Visit Teach Mentor Texts and Unleashing Readers to participate in the kidlit version of this weekly meme.
On the blog:
- A celebration of breakthroughs, even when you feel like you’re living in the movie Groundhog Day
- Reflections on the first two chapters of Digital Reading for #cyberPD
- A list of the Top Ten Books I’ve Read So Far in 2015
In reading:
I read a book! My first non picture book read of July, sad as that is. Thankfully, it was a good one, a wonderful middle-grade novel from Cynthia Lord. She manages to pack so much life, experience, wisdom, and understanding into her books. A plot summary doesn’t begin to do justice to this deceptively simple novel. Lord really understands the grieving child, how she strives to exercise control over her environment to keep herself and those around her safe. This is a book about coming to terms with the past, about learning to let go. It’s also about friendship and family and love and art. There were so many lines I loved:
“Giving up is admitting you’re beat and walking away. Letting go means you’re setting something free. You’re releasing something that’s been keeping you stuck. That takes faith and more than a little courage.”
“To do brave things, you don’t have to be hugely brave. You only have to be a little bit braver than you are scared.”
“What I love about art is that anything is possible. Bees can be pink. Trees can be purple. It’s like taking the world as it is and then swirling it around to show how it could be.”

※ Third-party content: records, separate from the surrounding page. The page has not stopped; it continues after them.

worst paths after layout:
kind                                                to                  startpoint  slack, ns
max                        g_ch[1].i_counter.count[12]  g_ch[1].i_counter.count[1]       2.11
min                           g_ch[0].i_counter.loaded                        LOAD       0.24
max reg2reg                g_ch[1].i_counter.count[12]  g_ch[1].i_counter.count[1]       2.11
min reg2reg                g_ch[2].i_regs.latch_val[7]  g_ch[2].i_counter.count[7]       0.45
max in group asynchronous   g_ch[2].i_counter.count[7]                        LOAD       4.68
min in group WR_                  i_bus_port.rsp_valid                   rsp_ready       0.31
File: src/include/cpu16_params.svh
// word width is also the address width and the memory is word addressed
`ifndef CPU16_PARAMS_SVH
`define CPU16_PARAMS_SVH

// data and address width
`define CPU16_WORD_W 16

// register count, the last register is the MOVI target
`define CPU16_NREGS 8

// first fetch address after reset
`define CPU16_RESET_PC 'h0000

`endif

File: src/design/cpu16Pkg.sv
// encodings assume rd in ir[10:8], ra in ir[7:5], rb in ir[4:2], imm5 in ir[4:0], imm8 in ir[7:0]
`include "cpu16_params.svh"
`default_nettype none

package cpu16Pkg;

	// opcode in ir[15:11], branch offsets count from the next instruction
	typedef enum logic [4:0] {
		opAdd  = 5'h00,     // rd = ra + rb
		opAdc  = 5'h01,     // rd = ra + rb + carry
		opSub  = 5'h02,
		opAnd  = 5'h03,
		opOr   = 5'h04,
		opXor  = 5'h05,
		opAddi = 5'h06,     // rd = ra + imm5
		opMovi = 5'h07,     // r7 = imm8
		opLdw  = 5'h08,     // rd = mem[ra + imm5]
		opStw  = 5'h09,     // mem[ra + imm5] = rd
		opJmp  = 5'h0A,
		opBeq  = 5'h0B,
		opBl   = 5'h0C,
		opRet  = 5'h0D,
		opHalt = 5'h1F
	} opcode_t;

	typedef enum logic [2:0] {aluAdd, aluAdc, aluSub, aluAnd, aluOr, aluXor, aluPassB} aluOp_t;

	typedef enum logic [1:0] {pcIncr, pcLr, pcAluRes, pcBus} pcSel_t;
	typedef enum logic {op1Rd1, op1Pc} op1Sel_t;
	typedef enum logic [1:0] {op2Rd2, op2Imm, op2Zero} op2Sel_t;
	typedef enum logic {immShort, immLong} immSel_t;   // imm5 or imm8
	typedef enum logic {wdAlu, wdSys} wdSel_t;
	typedef enum logic {rsRb, rsRd} rsSel_t;           // second read port field
	typedef enum logic {rwRd, rwSeven} rwSel_t;
	typedef enum logic {lrPcIncr, lrBus} lrSel_t;
	typedef enum logic [1:0] {busMem, busPc, busLr, busAluOut} busSel_t;

	// bit positions in the flag word
	localparam int flagZero  = 0;
	localparam int flagCarry = 1;
	localparam int flagNeg   = 2;
	localparam int flagOvf   = 3;

endpackage

interface ctrlIf;
	import cpu16Pkg::*;
	pcSel_t pcSel;
	op1Sel_t op1Sel;
	op2Sel_t op2Sel;
	immSel_t immSel;
	wdSel_t wdSel;
	rsSel_t rs2Sel;
	rwSel_t rwSel;
	lrSel_t lrSel;
	busSel_t busSel;
	aluOp_t aluOp;
	logic carryIn;
	logic pcWe, lrWe, irWe, regWe, aluWe;
	opcode_t opcode;
	logic [3:0] flags;          // straight from the alu, not stored

	modport controller(output pcSel, op1Sel, op2Sel, immSel, wdSel, rs2Sel, rwSel, lrSel,
		busSel, aluOp, carryIn, pcWe, lrWe, irWe, regWe, aluWe, input opcode, flags);
	modport datapath(input pcSel, op1Sel, op2Sel, immSel, wdSel, rs2Sel, rwSel, lrSel,
		busSel, aluOp, carryIn, pcWe, lrWe, irWe, regWe, aluWe, output opcode, flags);
endinterface
### src/design/mq_pkg.sv
`default_nettype none

package mq_pkg;

  parameter int QUEUE_BITS = 3;
  parameter int NUM_QUEUES = 1 << QUEUE_BITS;

  parameter int ADDR_BITS = 6;
  parameter int NUM_ADDR = 1 << ADDR_BITS;    // link memory words

  typedef logic [QUEUE_BITS-1:0] queue_id_t;

  // push payload and pop result
  typedef logic [ADDR_BITS-1:0] link_addr_t;

  // one extra bit so a queue can hold every address
  typedef logic [ADDR_BITS:0] count_t;

  typedef struct packed {
    queue_id_t queue;
    logic      refill;
  } refill_t;

endpackage

`default_nettype wire

### src/design/delay_line.sv
`timescale 1ns/1ps
`default_nettype none

module delay_line #(
  parameter int DEPTH = 1,
  parameter type payload_t = logic
) (
  input wire clk,
  input wire payload_t in_data,
  output payload_t out_data
);

  payload_t stage [DEPTH];

  always_ff @(posedge clk) begin
    stage[0] <= in_data;
    for (int i = 1; i < DEPTH; i++) begin
      stage[i] <= stage[i-1];  // shift one stage per cycle
    end
  end

  assign out_data = stage[DEPTH-1];

endmodule

`default_nettype wire

### src/design/link_ram.sv
`timescale 1ns/1ps
`default_nettype none

module link_ram #(
  parameter int NUM_PUSH = 2,
  parameter int SRAM_DELAY = 2
) (
  input wire clk,
  input wire [NUM_PUSH-1:0] wr_en,
  input wire mq_pkg::link_addr_t wr_addr [NUM_PUSH],
  input wire mq_pkg::link_addr_t wr_data [NUM_PUSH],
  input wire mq_pkg::link_addr_t rd_addr,
  output mq_pkg::link_addr_t rd_data
);

  // next pointer per link address
  mq_pkg::link_addr_t mem [mq_pkg::NUM_ADDR];

  mq_pkg::link_addr_t rd_word;

  always_ff @(posedge clk) begin
    for (int p = 0; p < NUM_PUSH; p++) begin
      if (wr_en[p]) begin
        mem[wr_addr[p]] <= wr_data[p];  // later port overrides earlier
      end
    end
  end

  assign rd_word = mem[rd_addr];

  // models the sram read pipeline
  delay_line #(
    .DEPTH     (SRAM_DELAY),
    .payload_t (mq_pkg::link_addr_t)
  ) u_rd_pipe (
    .clk      (clk),
    .in_data  (rd_word),
    .out_data (rd_data)
  );

endmodule

`default_nettype wire

### src/design/multi_queue_top.sv
`timescale 1ns/1ps
`default_nettype none

module multi_queue_top #(
  parameter int NUM_PUSH = 2,
  parameter int SRAM_DELAY = 2
) (
  input wire clk,
  input wire rst,

  input wire [NUM_PUSH-1:0] push,
  input wire mq_pkg::queue_id_t push_queue [NUM_PUSH],
  input wire mq_pkg::link_addr_t push_addr [NUM_PUSH],

  input wire pop,
  input wire mq_pkg::queue_id_t pop_queue,
  output logic pop_vld,
  output mq_pkg::link_addr_t pop_addr,

  output logic ready
);

  logic [NUM_PUSH-1:0] push_gated;
  logic pop_gated;

  logic [NUM_PUSH-1:0] link_wr_en;
  mq_pkg::link_addr_t link_wr_addr [NUM_PUSH];
  mq_pkg::link_addr_t link_wr_data [NUM_PUSH];
  mq_pkg::link_addr_t link_rd_addr;
  mq_pkg::link_addr_t link_rd_data;

  always_ff @(posedge clk) begin
    ready <= !rst;  // one cycle after reset release
  end

  assign push_gated = push & {NUM_PUSH{ready}};
  assign pop_gated = pop & ready;

  queue_state_table #(
    .NUM_PUSH   (NUM_PUSH),
    .SRAM_DELAY (SRAM_DELAY)
  ) u_qst (
    .clk          (clk),
    .rst          (rst),
    .push         (push_gated),
    .push_queue   (push_queue),
    .push_addr    (push_addr),
    .pop          (pop_gated),
    .pop_queue    (pop_queue),
    .pop_vld      (pop_vld),
    .pop_addr     (pop_addr),
    .link_wr_en   (link_wr_en),
    .link_wr_addr (link_wr_addr),
    .link_wr_data (link_wr_data),
    .link_rd_addr (link_rd_addr),
    .link_rd_data (link_rd_data)
  );

  link_ram #(
    .NUM_PUSH   (NUM_PUSH),
    .SRAM_DELAY (SRAM_DELAY)
  ) u_link_ram (
    .clk     (clk),
    .wr_en   (link_wr_en),
    .wr_addr (link_wr_addr),
    .wr_data (link_wr_data),
    .rd_addr (link_rd_addr),
    .rd_data (link_rd_data)
  );

endmodule

`default_nettype wire

### src/design/queue_state_table.sv
`timescale 1ns/1ps
`default_nettype none

module queue_state_table #(
  parameter int NUM_PUSH = 2,
  parameter int SRAM_DELAY = 2
) (
  input wire clk,
  input wire rst,

  input wire [NUM_PUSH-1:0] push,
  input wire mq_pkg::queue_id_t push_queue [NUM_PUSH],
  input wire mq_pkg::link_addr_t push_addr [NUM_PUSH],

  input wire pop,
  input wire mq_pkg::queue_id_t pop_queue,
  output logic pop_vld,
  output mq_pkg::link_addr_t pop_addr,

  output logic [NUM_PUSH-1:0] link_wr_en,
  output mq_pkg::link_addr_t link_wr_addr [NUM_PUSH],
  output mq_pkg::link_addr_t link_wr_data [NUM_PUSH],
  output mq_pkg::link_addr_t link_rd_addr,
  input wire mq_pkg::link_addr_t link_rd_data
);

  mq_pkg::link_addr_t head [mq_pkg::NUM_QUEUES];
  mq_pkg::link_addr_t tail [mq_pkg::NUM_QUEUES];
  mq_pkg::count_t count [mq_pkg::NUM_QUEUES];

  mq_pkg::link_addr_t head_next [mq_pkg::NUM_QUEUES];
  mq_pkg::link_addr_t tail_next [mq_pkg::NUM_QUEUES];
  mq_pkg::count_t count_next [mq_pkg::NUM_QUEUES];

  logic pop_last;    // pop takes the only entry
  logic pop_refill;  // pop leaves entries behind, head must be refetched

  logic [NUM_PUSH-1:0] first_push;
  logic [NUM_PUSH-1:0] head_load;

  mq_pkg::refill_t refill_in;
  mq_pkg::refill_t refill_out;

  assign pop_last = pop && (count[pop_queue] == 1);
  assign pop_refill = pop && (count[pop_queue] > 1);

  assign pop_vld = pop;
  assign pop_addr = head[pop_queue];

  // next pointer of the old head
  assign link_rd_addr = head[pop_queue];

  // lowest port per target queue is the one that may load the head
  always_comb begin
    for (int p = 0; p < NUM_PUSH; p++) begin
      first_push[p] = push[p];
      for (int q = 0; q < p; q++) begin
        if (push[q] && (push_queue[q] == push_queue[p])) begin
          first_push[p] = 1'b0;
        end
      end
      head_load[p] = first_push[p] &&
                     ((count[push_queue[p]] == 0) ||
                      (pop_last && (pop_queue == push_queue[p])));
    end
  end

  // link write address per port, chained behind lower ports to the same queue
  always_comb begin
    for (int p = 0; p < NUM_PUSH; p++) begin
      if (count[push_queue[p]] != 0) begin
        link_wr_addr[p] = tail[push_queue[p]];
      end else begin
        link_wr_addr[p] = push_addr[p];  // empty queue, word is don't care
      end
      for (int q = 0; q < p; q++) begin
        if (push[q] && (push_queue[q] == push_queue[p])) begin
          link_wr_addr[p] = push_addr[q];
        end
      end
      link_wr_data[p] = push_addr[p];
    end
  end

  assign link_wr_en = push;

  always_comb begin
    head_next = head;
    tail_next = tail;
    count_next = count;

    if (refill_out.refill) begin
      head_next[refill_out.queue] = link_rd_data;
    end

    if (pop) begin
      count_next[pop_queue] = count_next[pop_queue] - 1'b1;
    end

    for (int p = 0; p < NUM_PUSH; p++) begin
      if (head_load[p]) begin
        head_next[push_queue[p]] = push_addr[p];
      end
      if (push[p]) begin
        tail_next[push_queue[p]] = push_addr[p];  // highest port ends up as tail
        count_next[push_queue[p]] = count_next[push_queue[p]] + 1'b1;
      end
    end
  end

  always_ff @(posedge clk) begin
    head <= head_next;
    tail <= tail_next;
    if (rst) begin
      count <= '{default: '0};
    end else begin
      count <= count_next;
    end
  end

  // which queue gets link_rd_data when it comes back
  assign refill_in.queue = pop_queue;
  assign refill_in.refill = pop_refill && !rst;  // flushes the line during reset

  delay_line #(
    .DEPTH     (SRAM_DELAY),
    .payload_t (mq_pkg::refill_t)
  ) u_refill_pipe (
    .clk      (clk),
    .in_data  (refill_in),
    .out_data (refill_out)
  );

endmodule

`default_nettype wire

Does Amy Krouse Rosenthal have any bad books? Does she even have any mediocre books? This is a clever, witty, and somehow poignant look at “one of those days”—the kind of day where nothing goes right. Each page illustrates a particular way a day can go wrong—Keep Spilling Stuff Day or You Think You’re Right But Nobody Else Thinks So Day or even Sad For No Reason Day. But every day eventually comes to a close, and the next day offers an opportunity for a better day.
A sweet picture book that shows that even the littlest dinosaur can save the day as long as he is brave and able to ask for help. The pacing was a bit off here–it took too long to get to the point, and the climax felt rushed, as the mass of text on the final two pages indicates. But still, a sweet story with appealing pastel illustrations.
I love a fractured fairy tale, and this one did have some potential, but I found it largely unrealized. Betsy is one of two shepherds in Bray Valley. The other shepherd? Zimmo, the wolf. Betsy sets out to visit her grandma and decides to take all her sheep AND Zimmo with her. When Zimmo breaks away from the group and hurries ahead, Betsy becomes certain that he’s going to eat grandma. Never mind that Zimmo is the most gentle wolf ever. The best part of the story is definitely the sheep who have plenty of things to say—both dumb and snarky.